Quantum yield measurements of light-induced H2 generation in a photosystem I-[FeFe]-H2ase nanoconstruct

Amanda M. Applegate, Carolyn E. Lubner, Philipp Knörzer, Thomas Happe, John H. Golbeck

Research output: Contribution to journalArticlepeer-review

6 Scopus citations


The quantum yield for light-induced H2 generation was measured for a previously optimized bio-hybrid cytochrome c 6-crosslinked PSIC13G-1,8-octanedithiol-[FeFe]-H2aseC97G (PSI-H2ase) nanoconstruct. The theoretical quantum yield for the PSI-H2ase nanoconstruct is 0.50 molecules of H2 per photon absorbed, which equates to a requirement of two photons per H2 generated.
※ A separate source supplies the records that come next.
===== src/rtl/core/lcalc_pkg.sv =====
// Shared types, constants and segment tables for the lux calculator.
// No dependencies; the testbench and every RTL file but the checker refer to it by scoped names.
`timescale 1ns / 1ps
`default_nettype none

package lcalc_pkg;

  // Field and datapath widths
  localparam int COUNT_W   = 16;
  localparam int SCALE_W   = 19;
  localparam int CHAN_FRAC = 10;
  localparam int PROD_W    = COUNT_W + SCALE_W;   // count * scale
  localparam int CHAN_W    = PROD_W - CHAN_FRAC;  // scaled channel, 25 bits
  localparam int Q_W       = 12;                  // saturated quotient bits
  localparam int REM_W     = CHAN_W + Q_W;        // divider remainder
  localparam int RATIO_W   = Q_W;
  localparam int COEF_W    = 10;
  localparam int MUL_W     = CHAN_W + COEF_W;
  localparam int LUX_FRAC  = 14;
  localparam int LUX_W     = 21;
  localparam int SEG_N     = 7;                   // breakpoints before the catch-all

  // Configuration port
  localparam int CFG_IDX_W  = 2;
  localparam int CFG_DATA_W = 2;
  localparam logic [CFG_IDX_W-1:0] CFG_ITIME = 2'd0;
  localparam logic [CFG_IDX_W-1:0] CFG_GAIN  = 2'd1;
  localparam logic [CFG_IDX_W-1:0] CFG_PKG   = 2'd2;

  // Integration time codes (the unused code behaves as the long setting)
  localparam logic [1:0] ITIME_SHORT = 2'd0;
  localparam logic [1:0] ITIME_MID   = 2'd1;

  localparam logic [SCALE_W-1:0] TSCALE_SHORT = 19'h07517;
  localparam logic [SCALE_W-1:0] TSCALE_MID   = 19'h00fe7;
  localparam logic [SCALE_W-1:0] TSCALE_UNITY = 19'h00400;

  localparam logic PKG_T  = 1'b0;
  localparam logic PKG_CS = 1'b1;

  typedef struct packed {
    logic [CHAN_W-1:0] ch1;
    logic [CHAN_W-1:0] ch0;
  } chan_pair_t;

  typedef struct packed {
    chan_pair_t     chan;
    logic [Q_W-1:0] quot;
  } div_out_t;

  typedef struct packed {
    logic [COEF_W-1:0] off;
    logic [COEF_W-1:0] slope;
  } seg_t;

  typedef logic [RATIO_W-1:0] brk_arr_t  [SEG_N];
  typedef logic [COEF_W-1:0]  coef_arr_t [SEG_N];

  localparam brk_arr_t BRK_T = '{12'h040, 12'h080, 12'h0c0, 12'h100,
                                 12'h138, 12'h19a, 12'h29a};
  localparam coef_arr_t OFF_T = '{10'h1f2, 10'h214, 10'h23f, 10'h270,
                                  10'h16f, 10'h0d2, 10'h018};
  localparam coef_arr_t SLOPE_T = '{10'h1be, 10'h2d1, 10'h37b, 10'h3fe,
                                    10'h1fc, 10'h0fb, 10'h012};
  localparam brk_arr_t BRK_CS = '{12'h043, 12'h085, 12'h0c8, 12'h10a,
                                  12'h14d, 12'h19a, 12'h29a};
  localparam coef_arr_t OFF_CS = '{10'h204, 10'h228, 10'h253, 10'h282,
                                   10'h177, 10'h101, 10'h037};
  localparam coef_arr_t SLOPE_CS = '{10'h1ad, 10'h2c1, 10'h363, 10'h3df,
                                     10'h1dd, 10'h127, 10'h02b};

  // First breakpoint at or above the ratio wins; above the last, zero coefficients
  function automatic seg_t seg_lookup(input logic pkg_kind, input logic [RATIO_W-1:0] ratio);
    seg_t res;
    res = '0;
    for (int i = SEG_N - 1; i >= 0; i--) begin
      if (pkg_kind == PKG_CS) begin
        if (ratio <= BRK_CS[i]) begin
          res.off   = OFF_CS[i];
          res.slope = SLOPE_CS[i];
        end
      end else begin
        if (ratio <= BRK_T[i]) begin
          res.off   = OFF_T[i];
          res.slope = SLOPE_T[i];
        end
      end
    end
    return res;
  endfunction

endpackage

`default_nettype wire


===== src/rtl/core/lcalc_scale.sv =====
// Front stage: scales both raw counts for integration time and gain.
// Depends on lcalc_pkg.
`timescale 1ns / 1ps
`default_nettype none

module lcalc_scale (
  input  wire logic                           clk,
  input  wire logic                           rst,
  input  wire logic                           in_valid,
  output logic                                in_ready,
  input  wire logic [lcalc_pkg::COUNT_W-1:0]  bb,
  input  wire logic [lcalc_pkg::COUNT_W-1:0]  ir,
  input  wire logic [1:0]                     itime,
  input  wire logic                           high_gain,
  output logic                                out_valid,
  input  wire logic                           out_ready,
  output lcalc_pkg::chan_pair_t               out_chan
);

  logic [lcalc_pkg::SCALE_W-1:0] scale_base;
  logic [lcalc_pkg::SCALE_W-1:0] scale;
  logic [lcalc_pkg::PROD_W-1:0]  prod0;
  logic [lcalc_pkg::PROD_W-1:0]  prod1;

  // Scale factor, 10 fraction bits; low gain adds a further x16
  always_comb begin
    case (itime)
      lcalc_pkg::ITIME_SHORT: scale_base = lcalc_pkg::TSCALE_SHORT;
      lcalc_pkg::ITIME_MID:   scale_base = lcalc_pkg::TSCALE_MID;
      default:                scale_base = lcalc_pkg::TSCALE_UNITY;
    endcase
    scale = high_gain ? scale_base : (scale_base << 4);
    prod0 = lcalc_pkg::PROD_W'(bb) * lcalc_pkg::PROD_W'(scale);
    prod1 = lcalc_pkg::PROD_W'(ir) * lcalc_pkg::PROD_W'(scale);
  end

  assign in_ready = !out_valid || out_ready;

  // Stage register
  always_ff @(posedge clk) begin
    if (rst) begin
      out_valid <= 1'b0;
    end else if (in_ready) begin
      out_valid <= in_valid;
    end
  end

  always_ff @(posedge clk) begin
    if (in_ready && in_valid) begin
      out_chan.ch0 <= prod0[lcalc_pkg::PROD_W-1:lcalc_pkg::CHAN_FRAC];
      out_chan.ch1 <= prod1[lcalc_pkg::PROD_W-1:lcalc_pkg::CHAN_FRAC];
    end
  end

endmodule

`default_nettype wire


===== src/rtl/core/lcalc_div.sv =====
// Pipelined restoring divider: (ch1 << 10) / ch0, one quotient bit per stage,
// saturated to 12 bits, zero when ch0 is zero. Depends on lcalc_pkg.
`timescale 1ns / 1ps
`default_nettype none

module lcalc_div (
  input  wire logic                  clk,
  input  wire logic                  rst,
  input  wire logic                  in_valid,
  output logic                       in_ready,
  input  wire lcalc_pkg::chan_pair_t in_chan,
  output logic                       out_valid,
  input  wire logic                  out_ready,
  output lcalc_pkg::div_out_t        out_data
);

  localparam int NST = lcalc_pkg::Q_W;

  typedef struct packed {
    logic sat;   // quotient would not fit: force all ones
    logic zero;  // divisor zero: force zero
  } div_flags_t;

  // Index 0 is the input side, index k+1 the register after stage k
  logic                             v    [NST+1];
  logic                             rdy  [NST+1];
  lcalc_pkg::chan_pair_t            chan [NST+1];
  logic [lcalc_pkg::REM_W-1:0]      rem  [NST+1];
  logic [lcalc_pkg::Q_W-1:0]        quot [NST+1];
  div_flags_t                       flg  [NST+1];

  assign v[0]    = in_valid;
  assign chan[0] = in_chan;
  assign rem[0]  = lcalc_pkg::REM_W'({in_chan.ch1, 10'd0});
  assign quot[0] = '0;
  assign flg[0]  = '0;
  assign in_ready = rdy[0];
  assign rdy[NST] = out_ready;

  genvar k;
  generate
    for (k = 0; k < NST; k++) begin : g_stage
      logic [lcalc_pkg::REM_W-1:0] d_sh;
      logic                        ge;
      div_flags_t                  flg_n;

      // Trial subtract of the divisor at this quotient weight
      always_comb begin
        d_sh = lcalc_pkg::REM_W'(chan[k].ch0) << (NST - 1 - k);
        ge   = rem[k] >= d_sh;
        if (k == 0) begin
          flg_n.zero = chan[k].ch0 == '0;
          flg_n.sat  = (lcalc_pkg::REM_W'(chan[k].ch1) >=
                        (lcalc_pkg::REM_W'(chan[k].ch0) << 2));
        end else begin
          flg_n = flg[k];
        end
      end

      assign rdy[k] = !v[k+1] || rdy[k+1];

      always_ff @(posedge clk) begin
        if (rst) begin
          v[k+1] <= 1'b0;
        end else if (rdy[k]) begin
          v[k+1] <= v[k];
        end
      end

      always_ff @(posedge clk) begin
        if (rdy[k] && v[k]) begin
          chan[k+1] <= chan[k];
          flg[k+1]  <= flg_n;
          rem[k+1]  <= ge ? (rem[k] - d_sh) : rem[k];
          quot[k+1] <= quot[k] | (lcalc_pkg::Q_W'(ge) << (NST - 1 - k));
        end
      end
    end
  endgenerate

  // Apply the special cases on the way out
  always_comb begin
    out_valid     = v[NST];
    out_data.chan = chan[NST];
    if (flg[NST].zero) begin
      out_data.quot = '0;
    end else if (flg[NST].sat) begin
      out_data.quot = '1;
    end else begin
      out_data.quot = quot[NST];
    end
  end

endmodule

`default_nettype wire


===== src/rtl/core/lcalc_mac.sv =====
// Back end: ratio rounding and segment lookup, the two products, then
// clamped difference and rounding to whole lux. Depends on lcalc_pkg.
`timescale 1ns / 1ps
`default_nettype none

module lcalc_mac (
  input  wire logic                         clk,
  input  wire logic                         rst,
  input  wire logic                         in_valid,
  output logic                              in_ready,
  input  wire lcalc_pkg::div_out_t          in_data,
  input  wire logic                         pkg_kind,
  output logic                              out_valid,
  input  wire logic                         out_ready,
  output logic [lcalc_pkg::LUX_W-1:0]       lux
);

  // Stage A: coefficients
  logic                       va;
  lcalc_pkg::chan_pair_t      chan_a;
  lcalc_pkg::seg_t            seg_a;
  // Stage B: products
  logic                       vb;
  logic [lcalc_pkg::MUL_W-1:0] pos_b;
  logic [lcalc_pkg::MUL_W-1:0] neg_b;

  logic                         rdy_a, rdy_b, rdy_c;
  logic [lcalc_pkg::Q_W:0]      ratio_sum;
  logic [lcalc_pkg::RATIO_W-1:0] ratio;
  lcalc_pkg::seg_t              seg;
  logic [lcalc_pkg::MUL_W-1:0]  diff;
  logic [lcalc_pkg::MUL_W:0]    lux_sum;

  assign rdy_c    = !out_valid || out_ready;
  assign rdy_b    = !vb || rdy_c;
  assign rdy_a    = !va || rdy_b;
  assign in_ready = rdy_a;

  // Round the quotient from 10 to 9 fraction bits and pick the segment
  always_comb begin
    ratio_sum = (lcalc_pkg::Q_W + 1)'(in_data.quot) + 1'b1;
    ratio     = ratio_sum[lcalc_pkg::Q_W:1];
    seg       = lcalc_pkg::seg_lookup(pkg_kind, ratio);
  end

  // Clamp at zero, add half an lsb, drop the fraction bits
  always_comb begin
    diff    = (pos_b > neg_b) ? (pos_b - neg_b) : '0;
    lux_sum = (lcalc_pkg::MUL_W + 1)'(diff) +
              ((lcalc_pkg::MUL_W + 1)'(1) << (lcalc_pkg::LUX_FRAC - 1));
  end

  // Valid bits
  always_ff @(posedge clk) begin
    if (rst) begin
      va        <= 1'b0;
      vb        <= 1'b0;
      out_valid <= 1'b0;
    end else begin
      if (rdy_a) va <= in_valid;
      if (rdy_b) vb <= va;
      if (rdy_c) out_valid <= vb;
    end
  end

  // Payload
  always_ff @(posedge clk) begin
    if (rdy_a && in_valid) begin
      chan_a <= in_data.chan;
      seg_a  <= seg;
    end
    if (rdy_b && va) begin
      pos_b <= lcalc_pkg::MUL_W'(chan_a.ch0) * lcalc_pkg::MUL_W'(seg_a.off);
      neg_b <= lcalc_pkg::MUL_W'(chan_a.ch1) * lcalc_pkg::MUL_W'(seg_a.slope);
    end
    if (rdy_c && vb) begin
      lux <= lux_sum[lcalc_pkg::LUX_FRAC + lcalc_pkg::LUX_W - 1:lcalc_pkg::LUX_FRAC];
    end
  end

endmodule

`default_nettype wire


===== src/rtl/core/ambient_light_lux_calc_top.sv =====
// Top level of the lux calculator: configuration registers and the pipeline.
// Depends on lcalc_pkg, lcalc_scale, lcalc_div and lcalc_mac.
//
//   channel   direction  request moved                       accepted when
//   s_axis    in         broadband_count, infrared_count     s_tvalid && s_tready
//   m_axis    out        lux_value                           m_tvalid && m_tready
//   cfg       in         register index and data             cfg_we
//
// One request enters per cycle while no m_axis stall has backed up to s_tready;
// the pipeline has 1 scaling stage, 12 divider stages, one per quotient bit, and 3 back-end stages.
// rst is synchronous and clears the valid bits and the configuration registers.
// Each stage holds while the stage after it is full and stalled, so a stall on
// m_axis fills bubbles first and only then lowers s_tready.
`timescale 1ns / 1ps
`default_nettype none

module ambient_light_lux_calc_top (
  input  wire logic                              clk,
  input  wire logic                              rst,
  input  wire logic                              s_tvalid,
  output logic                                   s_tready,
  input  wire logic [31:0]                       s_tdata,   // broadband_count, infrared_count
  output logic                                   m_tvalid,
  input  wire logic                              m_tready,
  output logic [23:0]                            m_tdata,   // lux_value, zero pad
  input  wire logic                              cfg_we,
  input  wire logic [lcalc_pkg::CFG_IDX_W-1:0]   cfg_index,
  input  wire logic [lcalc_pkg::CFG_DATA_W-1:0]  cfg_data
);

  logic [1:0] itime;
  logic       high_gain;
  logic       pkg_kind;

  logic                          sc_valid, sc_ready;
  lcalc_pkg::chan_pair_t         sc_chan;
  logic                          dv_valid, dv_ready;
  lcalc_pkg::div_out_t           dv_data;
  logic [lcalc_pkg::LUX_W-1:0]   lux;

  // Configuration registers
  always_ff @(posedge clk) begin
    if (rst) begin
      itime     <= lcalc_pkg::ITIME_SHORT;
      high_gain <= 1'b0;
      pkg_kind  <= lcalc_pkg::PKG_T;
    end else if (cfg_we) begin
      case (cfg_index)
        lcalc_pkg::CFG_ITIME: itime     <= cfg_data;
        lcalc_pkg::CFG_GAIN:  high_gain <= cfg_data[0];
        lcalc_pkg::CFG_PKG:   pkg_kind  <= cfg_data[0];
        default: ;
      endcase
    end
  end

  lcalc_scale u_scale (
    .clk       (clk),
    .rst       (rst),
    .in_valid  (s_tvalid),
    .in_ready  (s_tready),
    .bb        (s_tdata[15:0]),
    .ir        (s_tdata[31:16]),
    .itime     (itime),
    .high_gain (high_gain),
    .out_valid (sc_valid),
    .out_ready (sc_ready),
    .out_chan  (sc_chan)
  );

  lcalc_div u_div (
    .clk       (clk),
    .rst       (rst),
    .in_valid  (sc_valid),
    .in_ready  (sc_ready),
    .in_chan   (sc_chan),
    .out_valid (dv_valid),
    .out_ready (dv_ready),
    .out_data  (dv_data)
  );

  lcalc_mac u_mac (
    .clk       (clk),
    .rst       (rst),
    .in_valid  (dv_valid),
    .in_ready  (dv_ready),
    .in_data   (dv_data),
    .pkg_kind  (pkg_kind),
    .out_valid (m_tvalid),
    .out_ready (m_tready),
    .lux       (lux)
  );

  assign m_tdata = {3'b000, lux};

endmodule

`default_nettype wire


===== config.mk =====
export PLATFORM = sky130hd
export DESIGN_NAME = ambient_light_lux_calc_top
export DESIGN_NICKNAME = d
export VERILOG_FILES = /design/src/rtl/core/lcalc_pkg.sv /design/src/rtl/core/lcalc_scale.sv /design/src/rtl/core/lcalc_div.sv /design/src/rtl/core/lcalc_mac.sv /design/src/rtl/core/ambient_light_lux_calc_top.sv
export SDC_FILE = /design/constraint.sdc
export NUM_CORES = 2
export LEC_CHECK = 0
export ABC_AREA = 1
export BUFFER_PORTS_ARGS = -buffer_cell sky130_fd_sc_hd__buf_4
export CAP_MARGIN = 5
export CORE_AREA = 2 2 534 536
export CTS_BUF_LIST = sky130_fd_sc_hd__clkbuf_8
export CTS_CLUSTER_DIAMETER = 120
export DETAILED_ROUTE_END_ITERATION = 10
export DIE_AREA = 0 0 536 538
export SYNTH_ARGS = -nofsm -noshare
export SYNTH_HDL_FRONTEND = slang
export SYNTH_SLANG_ARGS = --single-unit

===== constraint.sdc =====
create_clock -name clk -period 7.5 [get_ports clk]
set_clock_uncertainty 0.1 [all_clocks]
set_input_delay 1.125 -clock clk [delete_from_list [all_inputs] [get_ports clk]]
set_output_delay 1.125 -clock clk [all_outputs]
set_load 0.005 [all_outputs]

==> results.sh <==
export IMPL_p_leak_uw=0.0483
export IMPL_ys_warn_count=0
export IMPL_cpPeakStageDelay_ns=0.55
export IMPL_clock_root_buffer="clkbuf_8"
export IMPL_grt_max_degree=100
export IMPL_ant_nets=0
export IMPL_io_pins=67
export IMPL_vias=69000
export IMPL_h_tree_depth=4
export IMPL_min_path_cells=0
export IMPL_cts_tree="built"
export IMPL_first_global_vias=70200
export IMPL_fin_nets=12200
export IMPL_grt_pass1_wl_um=386000
export IMPL_ctsHoldBuffers=0
export IMPL_cts_setup_buffers=0
export IMPL_wl_met3_um=11900
export IMPL_clockBufferDepth=4
export IMPL_gr_total_overflow=0
export IMPL_cp_arrival_ns=7.45
export IMPL_hold_path_class="reg -> reg"
export IMPL_synth_edf_count=1254
export IMPL_worst_slew_pin_slew_ns=1.27
export IMPL_r2r_end="u_scale.out_chan[17]"
export IMPL_worstSetupStartpoint="high_gain"
export IMPL_cts_sinks=1274
export IMPL_fillers=28600
export IMPL_period_minus_slack_ns=6.94
export IMPL_fmax_mhz=144
export IMPL_finalHoldViolCount=0
export IMPL_routed_top_layer="met5"
export IMPL_avgViaCountPerCell=4.74
export IMPL_met2WireLength_um=117000
export IMPL_cp_end_kind="flip-flop"
export IMPL_drt_wirelength_per_cell_um=16.7
export IMPL_setup_tns_ns=0
export IMPL_instances_no_fill=14600
export IMPL_path_max_fanout=16
export IMPL_finalCritPeriodShare=0.925
export IMPL_die_h_um=538
export IMPL_rsz0062_at_grt="no"
export IMPL_synth_async_sr_flop_share=0
export IMPL_finalMaxSlewViolations=0
export IMPL_synth_cells=10500
export IMPL_post_cts_resized=0
export IMPL_critPathSlowestCell="clkinv_1"
export IMPL_worstHoldEndpoint="u_mac.chan_a[41]"
export IMPL_ys_ff_latch=1274
export IMPL_drt_pass1_iterations=6
export IMPL_drv_cap=0
export IMPL_path_class="reg -> reg"
export IMPL_synth_area_um2=98600
export IMPL_p_per_area_nw_per_um2=283
export IMPL_row_count=196
export IMPL_yosysTopAreaCellShare=0.382
export IMPL_clk_pin_slew_worst_paths_ns=0.06
export IMPL_vdd_drop_max_v=0.000425
export IMPL_slew_headroom=0.155
export IMPL_core_um2=283000
export IMPL_finalPower_uw=30500
export IMPL_r2r_slack_ns=0.56
export IMPL_synth_largest_area_cell="edfxtp_1"
export IMPL_clk_latency_ns=0.97
export IMPL_synth_cell_type_count=76
export IMPL_die_area_um2=288000
export IMPL_yosysSeqAreaShare=0.386
export IMPL_status="complete, no violations"
export IMPL_cts_buffers=213
export IMPL_drt_iter0_drc=4607
export IMPL_setup_viol=0
export IMPL_die_x_um=536
export IMPL_drive_above_1_share=0.0536
export IMPL_initial_utilization=0.348
export IMPL_wl_um=244000
export IMPL_syn_avg_cell_area_um2=9.39
export IMPL_r2r_cells=28
export IMPL_syn2layout_area_growth_pct=9.04
export IMPL_antenna_found_initial=2
export IMPL_cp_start_kind="flip-flop"
export IMPL_met1_length_um=106000
export IMPL_track_usage=0.169
export IMPL_final_core_util=0.380
export IMPL_whs_ns=0.268
export IMPL_dp_hpwl_um=197000
export IMPL_r2r_start="high_gain"
export IMPL_cp_required_ns=8.01
export IMPL_ys_flop_type="edfxtp_1"
export IMPL_io_buffers=63
export IMPL_drc=0
export IMPL_place_inst=14200
export IMPL_holdCritStartpoint="u_div.out_data[53]"
export IMPL_synth_area_leaders="edfxtp_1 38%, fa_1 17%, ha_1 9.4%"
export IMPL_gp_congestion=0.919
-- power by group --
group / switching, uW / total (uW) / leakage [uW] / internal (uW)
Clock: 2850 / 6060 / 0.00231 / 3220
Combinational: 9510 / 15200 / 0.0345 / 5680
Sequential: 393 / 9230 / 0.0115 / 8830
-- how the worst max path moves through the flow --
stage | to | cells after the start | slack [ns]
finish | u_scale.out_chan[17] | 28 | 0.56
global route | u_scale.out_chan[17] | 25 | 0.09
CTS | u_scale.out_chan[17] | 25 | 0.52
detailed placement | u_scale.out_chan[17] | 25 | 0.46
global placement | u_scale.out_chan[17] | 27 | 0.50
floorplan | u_scale.out_chan[14] | 23 | 0.97
-- stage by stage --
stage	setup slack [ns]	area (um2)
2_1_floorplan	0.970	98600
3_3_place_gp	0.502	103000
3_5_place_dp	0.460	103000
4_1_cts	0.520	108000
5_1_grt	0.0925	108000
6_report	0.561	108000
-- final cells by class --
| cell class | count | area [um2] | area share |
|---|---|---|---|
| timing repair buffer | 122 | 928 | 0.00864 |
| multi-input combinational | 6931 | 51900 | 0.483 |
| clock inverter | 165 | 1150 | 0.0107 |
| tap | 3762 | 4710 | 0.0438 |
| sequential | 1274 | 38100 | 0.354 |
| clock buffer | 214 | 2950 | 0.0274 |
| inverter | 2084 | 7840 | 0.0729 |
| antenna | 2 | 5.00 | 0.0000466 |
-- Yosys cell counts (23+ instances only) --
| master | count |
|---|---|
| clkbuf_1 | 130 |
| a31oi_1 | 40 |
| nand4_1 | 101 |
| edfxtp_1 | 1254 |
| nor4_1 | 31 |
| o21ai_0 | 456 |
| buf_1 | 25 |
| xnor2_1 | 220 |
| o21bai_1 | 24 |
| a21o_1 | 36 |
| nand2_1 | 2064 |
| nor3_1 | 95 |
| fa_1 | 813 |
| nand2_2 | 24 |
| o21a_1 | 38 |
| o21ai_1 | 38 |
| buf_2 | 36 |
| inv_1 | 2057 |
| nand3_1 | 287 |
| ha_1 | 742 |
| a21oi_1 | 637 |
| xor2_1 | 202 |
| o211ai_1 | 23 |
| nor2_2 | 28 |
| nor2_1 | 831 |
-- flip-flops by register name, summed over array words and instances, names as in the netlist, 2 cells and up --
name / count
u_mac.chan_a: 50
u_div.rem: 342
u_mac.pos_b: 35
u_div.flg: 24
u_scale.out_chan: 50
u_mac.lux: 21
itime: 2
u_div.out_data: 50
u_div.chan: 549
u_div.v: 11
u_div.quot: 78
u_mac.neg_b: 35
u_mac.seg_a: 20
-- worst max-delay path: cells and delay by family, from the launching register on --
family / cells / cell delay (ns)
XOR/XNOR: 1 / 0.14
AND/OR/NAND/NOR: 10 / 1.19
adder cells (fa/ha/maj): 7 / 3.24
flip-flops: 1 / 0.49
buffers and inverters: 8 / 0.91
AO/OA/AOI/OAI: 2 / 0.53
-- cell families after synthesis --
family | count (synthesis) | synth area share
flip-flops | 1274 | 0.386
XOR/XNOR | 424 | 0.0378
AND/OR/NAND/NOR | 3547 | 0.150
buffers and inverters | 2294 | 0.0888
adder cells (fa/ha/maj) | 1555 | 0.259
other | 1 | 0.0000380
AO/OA/AOI/OAI | 1401 | 0.0785
multiplexers | 1 | 0.000114
-- routing by layer --
metal | track usage | vias up
met2 | 0.292 | 1569
li1 | - | 34200
met3 | 0.0243 | 407
met1 | 0.216 | 32900
met5 | 0 | -
met4 | 0.0585 | 4
-- placed cells by master, fill, tap and decap left out, drive strengths merged, types with 40 or more instances in the layout --
cell type | synthesis | layout
inv | 2077 | 2132
nand2 | 2093 | 2093
edfxtp | 1254 | 1254
nor2 | 875 | 875
fa | 813 | 813
ha | 742 | 742
a21oi | 644 | 644
o21ai | 504 | 504
nand3 | 300 | 300
xnor2 | 221 | 221
clkbuf | 133 | 214
xor2 | 203 | 203
buf | 77 | 122
nand4 | 104 | 104
nor3 | 97 | 97
clkinv | 7 | 97
a31oi | 40 | 40
(Power assumes the default switching activity.)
Illumination of the PSI-H2ase nanoconstruct with visible light between 400 and 700 nm resulted in an average quantum yield of 0.10-0.15 molecules of H2 per photon absorbed, which equates to a requirement of 6.7-10 photons per H2 generated. A possible reason for the difference between the theoretical and experimental quantum yield is the occurrence of non-productive PSIC13G-1,8-octanedithiol-PSIC13G (PSI-PSI) conjugates, which would absorb light without generating H2. Assuming the thiol-Fe coupling is equally efficient at producing PSI-PSI conjugates as well as in producing PSI-H2ase nanoconstructs, the theoretical quantum yield would decrease to 0.167 molecules of H2 per photon absorbed, which equates to 6 photons per H2 generated. This value is close to the range of measured values in the current study. A strategy that purifies the PSI-H2ase nanoconstructs from the unproductive PSI-PSI conjugates or that incorporates different chemistries on the PSI and [FeFe]-H2ase enzyme sites could potentially allow the PSI-H2ase nanoconstruct to approach the expected theoretical quantum yield for light-induced H2 generation.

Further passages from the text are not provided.